(Exercise description) Print, in exact form, the lines below from the one containing "CTS_CLUSTER_SIZE = 20" through the one containing "TNS_END_PERCENT = 15", and omit all others.

(Source records)
## lane 1
==> flow/design.v (excerpt) <==
module top#(parameter m = 7)(
    input clk,
    input signed [m-1:0]noise_in,
    output reg signed [2*m-1:0]filter_out
);
Size: about 910 cells after synthesis, ~84 flip-flops, ~22 I/O pins, ~9400 um2 of cells after synthesis.
clock: 5.86 ns
lec_check: 0
abc_area: 1
cap_margin: 5
core_aspect_ratio: 0.9
core_margin: 2
core_utilization: 72
cts_cluster_diameter: 223
cts_cluster_size: 100
setup_slack_margin: 0.67
slew_margin: 20
tns_end_percent: 80
run.sh (not shown) runs the stock make flow with config.mk's settings and CLKGATE_MAP_FILE=.
The layout from lane 1, despite a flow that completed every stage, fails the layout checks, with the failing checks listed as setup timing.
The following lists how lane 2 was set up differently from lane 1:
Settings: CTS_CLUSTER_DIAMETER: 223 -> unset; CAP_MARGIN: 5 -> 20; CORE_ASPECT_RATIO: 0.9 -> unset; HOLD_SLACK_MARGIN: unset -> 0.3; TNS_END_PERCENT: 80 -> unset; CTS_CLUSTER_SIZE: 100 -> 88; SETUP_SLACK_MARGIN: 0.67 -> 0.04; PLACE_DENSITY: unset -> 0.78; the clock period (ns, I/O delays scaled along): 5.86 -> 3.35.
[summary]
Number of filler cells placed in the layout in lane 2 vs lane 1: down 66
Every stage of lane 2 finished as expected; the final checks, on the other hand, flagged setup timing, which means the layout fails.
Taking lane 1 as the reference, in lane 2 last weighted congestion value of the routability-driven placer saw a decrease, design area saw an increase.
Sort lane 2 and lane 1 by delay contributed by the slowest stage of the critical path desc -> top: lane 2
Measured against each other, lane 2 and lane 1 differ in post-CTS resize count, the lower figure coming from lane 1.
Lower post-route worst hold slack goes to lane 2 over lane 1.

top again, from the RTL that the note above started with.
export LEC_CHECK = 0
export ABC_AREA = 1
export CAP_MARGIN = 20
export CORE_MARGIN = 2
export CORE_UTILIZATION = 72
export CTS_CLUSTER_DIAMETER = 352
export CTS_CLUSTER_SIZE = 16
export HOLD_SLACK_MARGIN = 0.3
export PLACE_DENSITY = 0.78
export SETUP_SLACK_MARGIN = 0.04
export SLEW_MARGIN = 20
create_clock -name core_clock -period 3.29 [get_ports {clk}]
The baseline produced a layout that fails on negative setup slack.
==> next run, changes <==
Settings changed: ABC_AREA 1 to default, CTS_CLUSTER_DIAMETER 352 to default, CTS_CLUSTER_SIZE 16 to 19, HOLD_SLACK_MARGIN 0.3 to default, PLACE_DENSITY 0.78 to default, SETUP_SLACK_MARGIN 0.04 to default.
Clock period 3.29 ns to 5.9 ns, I/O delays scaled along.
The changed run ran to the end with violations: negative setup slack.
Area after synthesis falls by 1.9%.
Worst setup slack improves by 2100 ps.
Global-route usage went down by 2.8 points.
Final cell count went down by 8.2%.
Wire length falls by 12%.
==> next run, changes <==
Settings changed: CORE_UTILIZATION 72 to 69, CTS_CLUSTER_SIZE 19 to default.
Clock period 5.9 ns to 8.6 ns, I/O delays scaled along.
The changed run ran to the end with no violations.
Hold slack improves by 3.7 ps.
Clock-buffer cell count drops by 2.
Setup slack improves by 1400 ps.
Die size climbs by 4.2%.
Wire length drops by 16%.
Non-clock buffer count drops by 83.
Final cell count drops by 7.1%.
Final area drops by 8.4%.
==> next run, changes <==
Settings changed: ABC_AREA from default to 1, CAP_MARGIN 20 to 5, CORE_UTILIZATION 69 to 72, CTS_CLUSTER_DIAMETER from default to 280, CTS_CLUSTER_SIZE from default to 22, SETUP_SLACK_MARGIN from default to -0.3.
Clock period 8.6 ns to 4.87 ns, I/O delays scaled along.
=> The changed run finished with negative setup slack left; worst setup slack got worse by 2200 ps; wire length came out higher by 27%; non-clock buffer count came out higher by 98; sequential share of layout area falls by 1.8 points.

Starting RTL as in the previous note.
Settings: LEC_CHECK=0, CAP_MARGIN=20, CORE_MARGIN=2, CORE_UTILIZATION=40, CTS_CLUSTER_DIAMETER=288, GPL_TIMING_DRIVEN=0, SETUP_SLACK_MARGIN=2.35, SLEW_MARGIN=0; clock period 10.0 ns.
Rerun with:
CORE_ASPECT_RATIO = 0.5   (was default)
CORE_UTILIZATION = 72   (was 40)
CTS_CLUSTER_DIAMETER = 54   (was 288)
CTS_CLUSTER_SIZE = 20   (was default)
GPL_TIMING_DRIVEN = default   (was 0)
PLACE_DENSITY = 0.66   (was default)
SETUP_SLACK_MARGIN = default   (was 2.35)
SLEW_MARGIN = 35   (was 0)
TNS_END_PERCENT = 15   (was default)
What happened: The new run ran to the end with no violations; count of clock-buffer cells in the layout decreases by 1; sequential share of layout area increases by 0.86 points; setup slack gets worse by 1100 ps; die size decreases by about 43%; non-clock buffer count decreases by 14; global-route usage increases by 13 points; synthesized cell count stays the same; wire length increases by about 3%.
Rerun with:
CAP_MARGIN = 5   (was 20)
CORE_ASPECT_RATIO = default   (was 0.5)
CTS_CLUSTER_DIAMETER = default   (was 54)
CTS_CLUSTER_SIZE = default   (was 20)
PLACE_DENSITY = default   (was 0.66)
SLEW_MARGIN = 20   (was 35)
TNS_END_PERCENT = default   (was 15)
clock period = 6.35 ns   (was 10.0 ns; I/O delays follow)
Now the flow finished but fails on setup timing.
Synthesized area is unchanged.
Non-clock buffer count went up by 43.
Register-to-register slack gets worse by 3300 ps.
Critical path depth increases by 1.
Utilization increases by 5.4 points.
Rerun with:
CAP_MARGIN = 20   (was 5)
CORE_UTILIZATION = 40   (was 72)
clock period = 8.6 ns   (was 6.35 ns; I/O delays follow)
With this change the flow finished with timing, DRC and antenna clean.
Utilization goes down by 40 points.
Via count goes down by 8.6%.
Rerun with:
ABC_AREA = 1   (was default)
CORE_UTILIZATION = 72   (was 40)
CTS_CLUSTER_DIAMETER = 98   (was default)
CTS_CLUSTER_SIZE = 23   (was default)
SETUP_SLACK_MARGIN = -0.24   (was default)
clock period = 4.78 ns   (was 8.6 ns; I/O delays follow)
Result: With this change the flow reached the layout checks and failed them: setup timing; design area rose by 11%; worst setup slack degrades by 2300 ps; utilization goes up by 44 points; wire length climbs by 37%; hold slack improved by 4.7 ps.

(Solved exercise)
CTS_CLUSTER_SIZE = 20   (was default)
GPL_TIMING_DRIVEN = default   (was 0)
PLACE_DENSITY = 0.66   (was default)
SETUP_SLACK_MARGIN = default   (was 2.35)
SLEW_MARGIN = 35   (was 0)
TNS_END_PERCENT = 15   (was default)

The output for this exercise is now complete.